*** Records for processing ***
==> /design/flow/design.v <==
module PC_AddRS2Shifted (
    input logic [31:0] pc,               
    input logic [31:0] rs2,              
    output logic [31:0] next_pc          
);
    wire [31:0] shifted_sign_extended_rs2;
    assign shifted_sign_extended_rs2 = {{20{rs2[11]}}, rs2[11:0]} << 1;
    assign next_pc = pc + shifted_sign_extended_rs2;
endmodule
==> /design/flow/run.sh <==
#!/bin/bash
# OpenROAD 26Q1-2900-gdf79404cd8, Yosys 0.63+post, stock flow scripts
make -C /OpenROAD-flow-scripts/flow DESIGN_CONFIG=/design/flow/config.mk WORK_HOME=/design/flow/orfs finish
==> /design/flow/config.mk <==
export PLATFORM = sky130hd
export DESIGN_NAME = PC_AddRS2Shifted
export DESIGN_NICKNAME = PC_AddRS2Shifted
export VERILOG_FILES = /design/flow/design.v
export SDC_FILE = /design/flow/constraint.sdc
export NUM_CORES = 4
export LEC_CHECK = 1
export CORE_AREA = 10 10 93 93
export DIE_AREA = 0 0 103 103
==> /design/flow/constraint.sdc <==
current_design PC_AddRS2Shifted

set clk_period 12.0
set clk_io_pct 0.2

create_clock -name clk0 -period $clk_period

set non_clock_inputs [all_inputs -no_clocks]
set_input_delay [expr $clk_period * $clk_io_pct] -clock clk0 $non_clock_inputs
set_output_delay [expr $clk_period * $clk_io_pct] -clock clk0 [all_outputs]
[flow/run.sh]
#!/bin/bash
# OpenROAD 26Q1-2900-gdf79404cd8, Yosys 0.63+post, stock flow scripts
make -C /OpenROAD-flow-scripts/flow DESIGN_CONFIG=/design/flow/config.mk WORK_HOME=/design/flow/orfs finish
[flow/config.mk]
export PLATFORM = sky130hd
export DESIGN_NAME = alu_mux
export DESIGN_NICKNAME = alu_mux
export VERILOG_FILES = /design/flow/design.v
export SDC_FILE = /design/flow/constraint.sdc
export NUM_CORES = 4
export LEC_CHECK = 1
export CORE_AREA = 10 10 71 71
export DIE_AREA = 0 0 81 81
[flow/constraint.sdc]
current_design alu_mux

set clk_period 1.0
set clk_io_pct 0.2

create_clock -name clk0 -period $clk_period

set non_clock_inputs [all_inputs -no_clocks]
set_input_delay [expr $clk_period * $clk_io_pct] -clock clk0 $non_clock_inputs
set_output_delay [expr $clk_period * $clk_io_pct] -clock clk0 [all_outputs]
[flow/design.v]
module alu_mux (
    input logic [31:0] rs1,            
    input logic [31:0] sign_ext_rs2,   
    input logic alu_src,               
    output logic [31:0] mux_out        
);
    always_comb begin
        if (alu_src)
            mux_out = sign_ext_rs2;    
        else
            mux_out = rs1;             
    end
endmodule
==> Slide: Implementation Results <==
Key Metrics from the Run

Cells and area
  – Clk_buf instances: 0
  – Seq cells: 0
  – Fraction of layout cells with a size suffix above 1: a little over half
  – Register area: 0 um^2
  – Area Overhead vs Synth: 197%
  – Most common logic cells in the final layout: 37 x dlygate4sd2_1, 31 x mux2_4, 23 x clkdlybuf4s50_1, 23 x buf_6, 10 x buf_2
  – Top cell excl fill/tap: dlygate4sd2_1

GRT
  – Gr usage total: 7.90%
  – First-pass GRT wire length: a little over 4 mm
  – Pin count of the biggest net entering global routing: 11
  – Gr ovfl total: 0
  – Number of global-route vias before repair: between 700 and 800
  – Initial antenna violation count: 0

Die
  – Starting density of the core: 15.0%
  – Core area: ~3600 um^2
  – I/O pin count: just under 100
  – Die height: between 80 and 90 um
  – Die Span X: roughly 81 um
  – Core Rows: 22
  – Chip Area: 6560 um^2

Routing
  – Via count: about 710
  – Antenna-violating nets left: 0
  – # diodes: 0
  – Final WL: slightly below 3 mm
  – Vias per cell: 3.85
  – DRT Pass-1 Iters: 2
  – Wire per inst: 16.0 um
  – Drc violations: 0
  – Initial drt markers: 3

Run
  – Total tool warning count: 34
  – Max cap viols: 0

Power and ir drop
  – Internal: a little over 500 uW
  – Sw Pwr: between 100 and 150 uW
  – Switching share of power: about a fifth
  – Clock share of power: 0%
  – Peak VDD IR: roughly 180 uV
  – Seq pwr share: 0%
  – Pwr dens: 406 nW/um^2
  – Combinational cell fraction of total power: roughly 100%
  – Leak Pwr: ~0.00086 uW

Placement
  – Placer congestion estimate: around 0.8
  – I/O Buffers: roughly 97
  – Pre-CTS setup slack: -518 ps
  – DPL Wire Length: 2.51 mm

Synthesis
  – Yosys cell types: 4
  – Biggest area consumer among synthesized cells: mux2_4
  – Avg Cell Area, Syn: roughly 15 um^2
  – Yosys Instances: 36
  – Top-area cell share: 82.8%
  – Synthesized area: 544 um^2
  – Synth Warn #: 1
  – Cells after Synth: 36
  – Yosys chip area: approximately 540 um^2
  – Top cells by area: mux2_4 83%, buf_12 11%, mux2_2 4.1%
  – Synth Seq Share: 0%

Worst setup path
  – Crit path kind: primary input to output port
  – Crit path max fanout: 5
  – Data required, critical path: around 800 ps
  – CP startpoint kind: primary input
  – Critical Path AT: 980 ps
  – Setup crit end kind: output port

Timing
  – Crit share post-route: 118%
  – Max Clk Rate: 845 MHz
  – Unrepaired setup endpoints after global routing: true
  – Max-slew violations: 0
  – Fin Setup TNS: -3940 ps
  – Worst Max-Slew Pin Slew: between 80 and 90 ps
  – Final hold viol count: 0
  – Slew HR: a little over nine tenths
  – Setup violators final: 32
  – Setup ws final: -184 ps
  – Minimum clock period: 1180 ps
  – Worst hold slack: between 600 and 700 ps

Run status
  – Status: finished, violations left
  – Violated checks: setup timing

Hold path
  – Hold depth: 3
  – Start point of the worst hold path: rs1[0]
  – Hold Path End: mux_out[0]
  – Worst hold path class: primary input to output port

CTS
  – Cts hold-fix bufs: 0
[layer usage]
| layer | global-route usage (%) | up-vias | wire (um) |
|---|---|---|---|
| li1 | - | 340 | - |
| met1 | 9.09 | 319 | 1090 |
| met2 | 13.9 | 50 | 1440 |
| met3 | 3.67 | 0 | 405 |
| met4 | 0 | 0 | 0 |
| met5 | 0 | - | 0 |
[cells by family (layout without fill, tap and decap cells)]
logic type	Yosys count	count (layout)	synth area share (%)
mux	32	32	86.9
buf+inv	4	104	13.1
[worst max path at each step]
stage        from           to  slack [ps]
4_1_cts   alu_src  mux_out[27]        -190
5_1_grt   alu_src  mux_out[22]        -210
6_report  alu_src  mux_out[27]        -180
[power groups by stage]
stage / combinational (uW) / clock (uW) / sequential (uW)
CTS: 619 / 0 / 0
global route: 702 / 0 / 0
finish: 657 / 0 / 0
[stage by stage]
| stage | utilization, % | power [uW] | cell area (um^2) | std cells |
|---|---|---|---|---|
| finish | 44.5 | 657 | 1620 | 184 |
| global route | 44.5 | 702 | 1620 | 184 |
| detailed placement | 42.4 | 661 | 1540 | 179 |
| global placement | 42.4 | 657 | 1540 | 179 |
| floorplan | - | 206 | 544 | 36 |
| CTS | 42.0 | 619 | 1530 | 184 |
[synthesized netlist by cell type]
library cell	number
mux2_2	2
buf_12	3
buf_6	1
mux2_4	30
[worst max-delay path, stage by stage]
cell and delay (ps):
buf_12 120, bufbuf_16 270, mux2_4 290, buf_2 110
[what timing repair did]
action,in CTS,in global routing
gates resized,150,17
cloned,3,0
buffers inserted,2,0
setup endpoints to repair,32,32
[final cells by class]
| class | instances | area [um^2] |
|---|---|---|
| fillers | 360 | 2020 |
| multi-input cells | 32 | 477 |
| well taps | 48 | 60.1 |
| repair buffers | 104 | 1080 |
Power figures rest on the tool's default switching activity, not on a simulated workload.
*** End of Records for processing ***
All lines above that include the word "about" must be copied into the answer.

  – Via count: about 710
  – Switching share of power: about a fifth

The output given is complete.